Steps taken in creating these tables include-

  • List all the reporting fields (column headers) in a new sheet
  • Identify the main business events and the descriptive parts of the business.
  • Group all the field categories to form hierarchy on which the dimension table would be built.
  • Identify the Primary keys (a variable in a group that has the lowest granularity).
  • Identify your Facts Table and Dimensions Table

WhatsApp Image 2022-09-17 at 2.54.49 PM.jpeg

Power Query

  • After modeling, you load the large data in Power Query(a tool in Power Bi).
  • Some transformation activities we performed was to ensure the blank space were filled, we ensured all the column headers had the right data types.
  • This table is duplicated into two or three more tables depending on how many dimension tables you have.
  • Each table duplicated should be renamed with the appropriate title
  • Go through all your individual tables to make sure all unwanted columns are removed.
  • Remove all the duplicates in the dimension tables. This step isn't done for the facts table because this is the table that keeps recording whatever takes place in the business and it serves as a connector towards the other dimension tables.
  • Then close and apply.

Load to Power Bi When the data is loaded, You can click the model icon at the left hand side to see the dimension tables and the fact table are well connected. Any dimension table that is not connected means that it has no unique values (there are still duplicates present).

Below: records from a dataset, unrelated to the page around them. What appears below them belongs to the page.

$ cat src/design/c128p_pkg.sv
`default_nettype none

package c128p_pkg;

   // Input and codeword geometry
   localparam int NUM_DIGITS   = 14;
   localparam int DIGITS_WIDTH = 4 * NUM_DIGITS;
   localparam int NUM_PAIRS    = 7;
   localparam int NUM_SYMBOLS  = NUM_PAIRS + 1;   // data pairs plus check symbol
   localparam int CW_WIDTH     = 7;
   localparam int PAIR_LIMIT   = 96;
   localparam int CHECK_MOD    = 103;

   // Weighted sum peaks at 95 * 22 = 2090; garbage pairs still stay below 4096
   localparam int SUM_WIDTH    = 12;

   // floor(sum / 103) as (sum * RECIP) >> RECIP_SHIFT, exact for sums up to 2788,
   // which covers every well-formed number
   localparam int RECIP        = 2546;
   localparam int RECIP_SHIFT  = 18;
   localparam int PROD_WIDTH   = 24;
   localparam int QUOT_WIDTH   = PROD_WIDTH - RECIP_SHIFT;

   // Element counts per symbol
   localparam int CW_ELEMS     = 6;
   localparam int STOP_ELEMS   = 7;

   // Result status codes
   localparam logic [1:0] STATUS_OK        = 2'd0;
   localparam logic [1:0] STATUS_BAD_DIGIT = 2'd1;
   localparam logic [1:0] STATUS_BAD_PAIR  = 2'd2;

   typedef logic [CW_WIDTH-1:0] codeword_type;

   // One classified number: status and the eight symbol values (check last)
   typedef struct packed {
      logic [1:0]                          status;
      logic [NUM_SYMBOLS-1:0][CW_WIDTH-1:0] cw;
   } entry_type;

   // Head of the queue as seen by the back end
   typedef struct packed {
      logic      valid;
      entry_type entry;
   } queue_head_type;

   // Bar/space widths, one hex digit per element, first element in the top digit
   localparam logic [23:0] WIDTH_TABLE [0:CHECK_MOD-1] = '{
      24'h212222, 24'h222122, 24'h222221, 24'h121223, 24'h121322, 24'h131222, 24'h122213,
      24'h122312, 24'h132212, 24'h221213, 24'h221312, 24'h231212, 24'h112232, 24'h122132,
      24'h122231, 24'h113222, 24'h123122, 24'h123221, 24'h223211, 24'h221132, 24'h221231,
      24'h213212, 24'h223112, 24'h312131, 24'h311222, 24'h321122, 24'h321221, 24'h312212,
      24'h322112, 24'h322211, 24'h212123, 24'h212321, 24'h232121, 24'h111323, 24'h131123,
      24'h131321, 24'h112313, 24'h132113, 24'h132311, 24'h211313, 24'h231113, 24'h231311,
      24'h112133, 24'h112331, 24'h132131, 24'h113123, 24'h113321, 24'h133121, 24'h313121,
      24'h211331, 24'h231131, 24'h213113, 24'h213311, 24'h213131, 24'h311123, 24'h311321,
      24'h331121, 24'h312113, 24'h312311, 24'h332111, 24'h314111, 24'h221411, 24'h431111,
      24'h111224, 24'h111422, 24'h121124, 24'h121421, 24'h141122, 24'h141221, 24'h112214,
      24'h112412, 24'h122114, 24'h122411, 24'h142112, 24'h142211, 24'h241211, 24'h221114,
      24'h413111, 24'h241112, 24'h134111, 24'h111242, 24'h121142, 24'h121241, 24'h114212,
      24'h124112, 24'h124211, 24'h411212, 24'h421112, 24'h421211, 24'h212141, 24'h214121,
      24'h412121, 24'h111143, 24'h111341, 24'h131141, 24'h114113, 24'h114311, 24'h411113,
      24'h411311, 24'h113141, 24'h114131, 24'h311141, 24'h411131
   };

   localparam logic [27:0] STOP_PATTERN = 28'h2331112;

endpackage

`default_nettype wire

$ cat src/design/c128p_front.sv
`default_nettype none

module c128p_front (
   input  wire logic                                  clock,
   input  wire logic                                  reset,
   input  wire logic                                  in_valid,
   output logic                                       in_ready,
   input  wire logic [c128p_pkg::DIGITS_WIDTH-1:0]    in_digits,
   output logic                                       out_valid,
   input  wire logic                                  out_ready,
   output c128p_pkg::entry_type                       out_entry
);

   localparam int NP  = c128p_pkg::NUM_PAIRS;
   localparam int CWW = c128p_pkg::CW_WIDTH;
   localparam int SW  = c128p_pkg::SUM_WIDTH;
   localparam int QW  = c128p_pkg::QUOT_WIDTH;
   localparam int PW  = c128p_pkg::PROD_WIDTH;

   // Stage 1: codewords and status
   logic                    s1_valid_ff, s1_valid_in;
   logic [1:0]              s1_status_ff, s1_status_in;
   logic [NP-1:0][CWW-1:0]  s1_cw_ff, s1_cw_in;
   // Stage 2: weighted sum
   logic                    s2_valid_ff, s2_valid_in;
   logic [1:0]              s2_status_ff;
   logic [NP-1:0][CWW-1:0]  s2_cw_ff;
   logic [SW-1:0]           s2_sum_ff, s2_sum_in;
   // Stage 3: quotient by 103
   logic                    s3_valid_ff, s3_valid_in;
   logic [1:0]              s3_status_ff;
   logic [NP-1:0][CWW-1:0]  s3_cw_ff;
   logic [SW-1:0]           s3_sum_ff;
   logic [QW-1:0]           s3_quot_ff, s3_quot_in;

   logic                    s1_ready, s2_ready, s3_ready;
   logic [PW-1:0]           prod;
   logic [SW-1:0]           rem;

   // Stall chain: a stage loads when empty or when its content moves on
   assign s3_ready = !s3_valid_ff || out_ready;
   assign s2_ready = !s2_valid_ff || s3_ready;
   assign s1_ready = !s1_valid_ff || s2_ready;
   assign in_ready = s1_ready;

   // Split nibbles, form pairs, classify
   always_comb begin
      logic [3:0] hi, lo;
      logic [7:0] pair;
      logic       bad_digit, bad_pair;
      bad_digit = 1'b0;
      bad_pair  = 1'b0;
      for (int p = 0; p < NP; p++) begin
         hi = in_digits[4*(2*NP-1-2*p) +: 4];
         lo = in_digits[4*(2*NP-2-2*p) +: 4];
         if (hi > 4'd9 || lo > 4'd9) bad_digit = 1'b1;
         pair = {1'b0, hi, 3'b000} + {3'b000, hi, 1'b0} + {4'b0000, lo};
         if (pair >= 8'(c128p_pkg::PAIR_LIMIT)) bad_pair = 1'b1;
         s1_cw_in[p] = pair[CWW-1:0];
      end
      if (bad_digit) begin
         s1_status_in = c128p_pkg::STATUS_BAD_DIGIT;
      end else if (bad_pair) begin
         s1_status_in = c128p_pkg::STATUS_BAD_PAIR;
      end else begin
         s1_status_in = c128p_pkg::STATUS_OK;
      end
   end

   // Check sum: first codeword plus each later one times its position
   always_comb begin
      s2_sum_in = SW'(s1_cw_ff[0]);
      for (int p = 1; p < NP; p++) begin
         s2_sum_in = s2_sum_in + SW'(SW'(s1_cw_ff[p]) * SW'(p));
      end
   end

   // Quotient by reciprocal multiply
   assign prod       = PW'(s2_sum_ff) * PW'(c128p_pkg::RECIP);
   assign s3_quot_in = prod[PW-1:c128p_pkg::RECIP_SHIFT];

   // Remainder from the registered quotient
   assign rem = s3_sum_ff - SW'(SW'(s3_quot_ff) * SW'(c128p_pkg::CHECK_MOD));

   always_comb begin
      out_entry.status = s3_status_ff;
      for (int p = 0; p < NP; p++) begin
         out_entry.cw[p] = s3_cw_ff[p];
      end
      out_entry.cw[NP] = rem[CWW-1:0];
   end
   assign out_valid = s3_valid_ff;

   // Valid bits
   assign s1_valid_in = s1_ready ? in_valid    : s1_valid_ff;
   assign s2_valid_in = s2_ready ? s1_valid_ff : s2_valid_ff;
   assign s3_valid_in = s3_ready ? s2_valid_ff : s3_valid_ff;

   always_ff @(posedge clock) begin
      if (reset) begin
         s1_valid_ff <= 1'b0;
         s2_valid_ff <= 1'b0;
         s3_valid_ff <= 1'b0;
      end else begin
         s1_valid_ff <= s1_valid_in;
         s2_valid_ff <= s2_valid_in;
         s3_valid_ff <= s3_valid_in;
      end
   end

   // Payload: load on advance, hold otherwise
   always_ff @(posedge clock) begin
      if (s1_ready) begin
         s1_status_ff <= s1_status_in;
         s1_cw_ff     <= s1_cw_in;
      end
      if (s2_ready) begin
         s2_status_ff <= s1_status_ff;
         s2_cw_ff     <= s1_cw_ff;
         s2_sum_ff    <= s2_sum_in;
      end
      if (s3_ready) begin
         s3_status_ff <= s2_status_ff;
         s3_cw_ff     <= s2_cw_ff;
         s3_sum_ff    <= s2_sum_ff;
         s3_quot_ff   <= s3_quot_in;
      end
   end

endmodule

`default_nettype wire

$ cat src/design/c128p_queue.sv
`default_nettype none

module c128p_queue #(
   parameter int DEPTH = 2
) (
   input  wire logic                  clock,
   input  wire logic                  reset,
   input  wire logic                  push_valid,
   output logic                       push_ready,
   input  wire c128p_pkg::entry_type  push_entry,
   output c128p_pkg::queue_head_type  head,
   input  wire logic                  pop
);

   localparam int PTR_WIDTH = (DEPTH > 1) ? $clog2(DEPTH) : 1;
   localparam int CNT_WIDTH = $clog2(DEPTH + 1);

   c128p_pkg::entry_type  slot_ff [DEPTH];
   logic [PTR_WIDTH-1:0]  wr_ptr_ff, wr_ptr_in;
   logic [PTR_WIDTH-1:0]  rd_ptr_ff, rd_ptr_in;
   logic [CNT_WIDTH-1:0]  count_ff, count_in;
   logic                  push, do_pop;

   assign push_ready = (count_ff != CNT_WIDTH'(DEPTH));
   assign push       = push_valid && push_ready;
   assign do_pop     = pop && (count_ff != '0);

   assign head.valid = (count_ff != '0);
   assign head.entry = slot_ff[rd_ptr_ff];

   // Advance pointers with wrap at the depth
   always_comb begin
      wr_ptr_in = wr_ptr_ff;
      rd_ptr_in = rd_ptr_ff;
      count_in  = count_ff;
      if (push) begin
         wr_ptr_in = (wr_ptr_ff == PTR_WIDTH'(DEPTH - 1)) ? '0 : wr_ptr_ff + 1'b1;
      end
      if (do_pop) begin
         rd_ptr_in = (rd_ptr_ff == PTR_WIDTH'(DEPTH - 1)) ? '0 : rd_ptr_ff + 1'b1;
      end
      if (push && !do_pop) begin
         count_in = count_ff + 1'b1;
      end else if (!push && do_pop) begin
         count_in = count_ff - 1'b1;
      end
   end

   always_ff @(posedge clock) begin
      if (reset) begin
         wr_ptr_ff <= '0;
         rd_ptr_ff <= '0;
         count_ff  <= '0;
      end else begin
         wr_ptr_ff <= wr_ptr_in;
         rd_ptr_ff <= rd_ptr_in;
         count_ff  <= count_in;
      end
   end

   // Store on transfer
   always_ff @(posedge clock) begin
      if (push) begin
         slot_ff[wr_ptr_ff] <= push_entry;
      end
   end

endmodule

`default_nettype wire

$ cat src/design/c128p_back.sv
`default_nettype none

module c128p_back (
   input  wire logic                       clock,
   input  wire logic                       reset,
   input  wire c128p_pkg::queue_head_type  head,
   output logic                            pop,
   output logic                            out_valid,
   input  wire logic                       out_ready,
   output logic [2:0]                      out_width,
   output logic                            out_bar,
   output logic [1:0]                      out_status,
   output logic                            out_last
);

   localparam int NP = c128p_pkg::NUM_PAIRS;

   logic [3:0] sym_ff, sym_in;     // 0..7 codewords and check, 8 is stop
   logic [2:0] elem_ff, elem_in;
   logic       valid_ff, valid_in;
   logic [2:0] width_ff, width_in;
   logic       bar_ff, bar_in;
   logic [1:0] status_ff, status_in;
   logic       last_ff, last_in;

   logic        slot_free, emit, is_error, in_stop;
   logic [c128p_pkg::CW_WIDTH-1:0] cw_sel;
   logic [23:0] pattern;
   logic [3:0]  nib;

   assign slot_free = !valid_ff || out_ready;
   assign emit      = head.valid && slot_free;
   assign is_error  = (head.entry.status != c128p_pkg::STATUS_OK);
   assign in_stop   = (sym_ff == 4'(c128p_pkg::NUM_SYMBOLS));

   // Look up the current symbol's widths
   assign cw_sel  = head.entry.cw[sym_ff[2:0]];
   assign pattern = c128p_pkg::WIDTH_TABLE[cw_sel];

   // Pick the current element's width
   always_comb begin
      if (in_stop) begin
         case (elem_ff)
            3'd0:    nib = c128p_pkg::STOP_PATTERN[27:24];
            3'd1:    nib = c128p_pkg::STOP_PATTERN[23:20];
            3'd2:    nib = c128p_pkg::STOP_PATTERN[19:16];
            3'd3:    nib = c128p_pkg::STOP_PATTERN[15:12];
            3'd4:    nib = c128p_pkg::STOP_PATTERN[11:8];
            3'd5:    nib = c128p_pkg::STOP_PATTERN[7:4];
            default: nib = c128p_pkg::STOP_PATTERN[3:0];
         endcase
      end else begin
         case (elem_ff)
            3'd0:    nib = pattern[23:20];
            3'd1:    nib = pattern[19:16];
            3'd2:    nib = pattern[15:12];
            3'd3:    nib = pattern[11:8];
            3'd4:    nib = pattern[7:4];
            default: nib = pattern[3:0];
         endcase
      end
   end

   // Form the next element and step the counters
   always_comb begin
      sym_in    = sym_ff;
      elem_in   = elem_ff;
      pop       = 1'b0;
      valid_in  = slot_free ? 1'b0 : valid_ff;
      width_in  = width_ff;
      bar_in    = bar_ff;
      status_in = status_ff;
      last_in   = last_ff;
      if (emit) begin
         valid_in = 1'b1;
         if (is_error) begin
            width_in  = 3'd0;
            bar_in    = 1'b0;
            status_in = head.entry.status;
            last_in   = 1'b1;
            pop       = 1'b1;
            sym_in    = '0;
            elem_in   = '0;
         end else begin
            width_in  = nib[2:0];
            bar_in    = !elem_ff[0];
            status_in = c128p_pkg::STATUS_OK;
            last_in   = in_stop && (elem_ff == 3'(c128p_pkg::STOP_ELEMS - 1));
            if (in_stop) begin
               if (elem_ff == 3'(c128p_pkg::STOP_ELEMS - 1)) begin
                  pop     = 1'b1;
                  sym_in  = '0;
                  elem_in = '0;
               end else begin
                  elem_in = elem_ff + 1'b1;
               end
            end else if (elem_ff == 3'(c128p_pkg::CW_ELEMS - 1)) begin
               sym_in  = sym_ff + 1'b1;
               elem_in = '0;
            end else begin
               elem_in = elem_ff + 1'b1;
            end
         end
      end
   end

   always_ff @(posedge clock) begin
      if (reset) begin
         sym_ff   <= '0;
         elem_ff  <= '0;
         valid_ff <= 1'b0;
      end else begin
         sym_ff   <= sym_in;
         elem_ff  <= elem_in;
         valid_ff <= valid_in;
      end
   end

   always_ff @(posedge clock) begin
      width_ff  <= width_in;
      bar_ff    <= bar_in;
      status_ff <= status_in;
      last_ff   <= last_in;
   end

   assign out_valid  = valid_ff;
   assign out_width  = width_ff;
   assign out_bar    = bar_ff;
   assign out_status = status_ff;
   assign out_last   = last_ff;

   // Symbols are counted over data pairs, check and stop
   if (NP + 2 > 16) begin : g_sym_range
      $error("symbol counter too narrow");
   end

endmodule

`default_nettype wire

$ cat src/design/code128_pair_barcode_encoder.sv
// A number's first element reaches rsp through the classifier stages, queue and sequencer output register.
// Each valid number leaves the back-end sequencer as 55 bar/space elements, one rsp transfer per element,
// held while rsp_tready is low; a number rejected for a bad digit or pair gives one error result.
// The 3-stage classifier and the queue keep accepting while the sequencer is busy, until the queue is full.
// Reset: synchronous, active high; clears pipeline valids, queue pointers and sequencer.
`default_nettype none

module code128_pair_barcode_encoder #(
   parameter int QUEUE_DEPTH = 2
) (
   input  wire logic        clock,
   input  wire logic        reset,
   input  wire logic        req_tvalid,
   output logic             req_tready,
   input  wire logic [55:0] req_tdata,   // [55:0] digits_bcd
   output logic             rsp_tvalid,
   input  wire logic        rsp_tready,
   output logic [7:0]       rsp_tdata,   // [2:0] module_width, [7:3] zero
   output logic [2:0]       rsp_tuser,   // [0] is_bar, [2:1] status
   output logic             rsp_tlast
);

   logic                       fr_valid, fr_ready;
   c128p_pkg::entry_type       fr_entry;
   c128p_pkg::queue_head_type  head;
   logic                       pop;
   logic [2:0]                 width;
   logic                       bar;
   logic [1:0]                 status;

   // Classify numbers and compute the check value
   c128p_front u_front (
      .clock     (clock),
      .reset     (reset),
      .in_valid  (req_tvalid),
      .in_ready  (req_tready),
      .in_digits (req_tdata),
      .out_valid (fr_valid),
      .out_ready (fr_ready),
      .out_entry (fr_entry)
   );

   // Decouple classifier from sequencer
   c128p_queue #(
      .DEPTH (QUEUE_DEPTH)
   ) u_queue (
      .clock      (clock),
      .reset      (reset),
      .push_valid (fr_valid),
      .push_ready (fr_ready),
      .push_entry (fr_entry),
      .head       (head),
      .pop        (pop)
   );

   // Sequence bar and space widths
   c128p_back u_back (
      .clock      (clock),
      .reset      (reset),
      .head       (head),
      .pop        (pop),
      .out_valid  (rsp_tvalid),
      .out_ready  (rsp_tready),
      .out_width  (width),
      .out_bar    (bar),
      .out_status (status),
      .out_last   (rsp_tlast)
   );

   assign rsp_tdata = {5'b00000, width};
   assign rsp_tuser = {status, bar};

   // An error result is a single zero-width closing transfer
   assert property (@(posedge clock) disable iff (reset)
      rsp_tvalid && (status != c128p_pkg::STATUS_OK) |-> rsp_tlast && (width == 3'd0) && !bar)
      else $error("malformed error result");

   // Every symbol element has a width of one to four modules
   assert property (@(posedge clock) disable iff (reset)
      rsp_tvalid && (status == c128p_pkg::STATUS_OK) |-> (width != 3'd0) && (width <= 3'd4))
      else $error("element width out of range");

   // The sequencer releases a number only when one is held
   assert property (@(posedge clock) disable iff (reset)
      pop |-> head.valid)
      else $error("pop from empty queue");

   // A released valid number ends on its last stop element
   assert property (@(posedge clock) disable iff (reset)
      pop && (head.entry.status == c128p_pkg::STATUS_OK) |=> rsp_tvalid && rsp_tlast)
      else $error("number released before its final element");

endmodule

`default_nettype wire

WhatsApp Image 2022-09-17 at 5.52.54 PM.jpeg

Visualization with Power Bi

Visualization tells a story, removing the noise from data and highlighting useful information. Data is much more appreciated when it is visualized. For the power bi visualization was created for:

  • Top 10 countries by sales
  • Top 10 countries by sales an quantity
  • Sales by customer Segment
  • Top 7 product by profit
  • Bottom countries by profit

WhatsApp Image 2022-09-17 at 2.54.55 PM.jpeg

Conclusion

During our meetings we decide to each team would create 2 common visuals which are- Top 10 countries by sales and Top 10 countries by sales an quantity; and 3 different visuals which have been previously listed. We chose the two common ones in order to show that visualization can be done with both excel and power bi efficiently.

The first visual showing top 10 countries by sales shows that the country with the highest sales is the United States with approximately $1.6 million followed by Austrailia with approximately $400,000 , while the country with the lowest sales is indonesia with $200,000. The second visual titled Top 10 Products by sales and quantity shows that Tshirts had the highest sales of $692,912 with 8,346 pieces sold with the least being Sports wear with only a total sales of $240,295 and 8,512 pieces. This shows that even though there is high demand for the two products, higher value is placed on the Tshirts.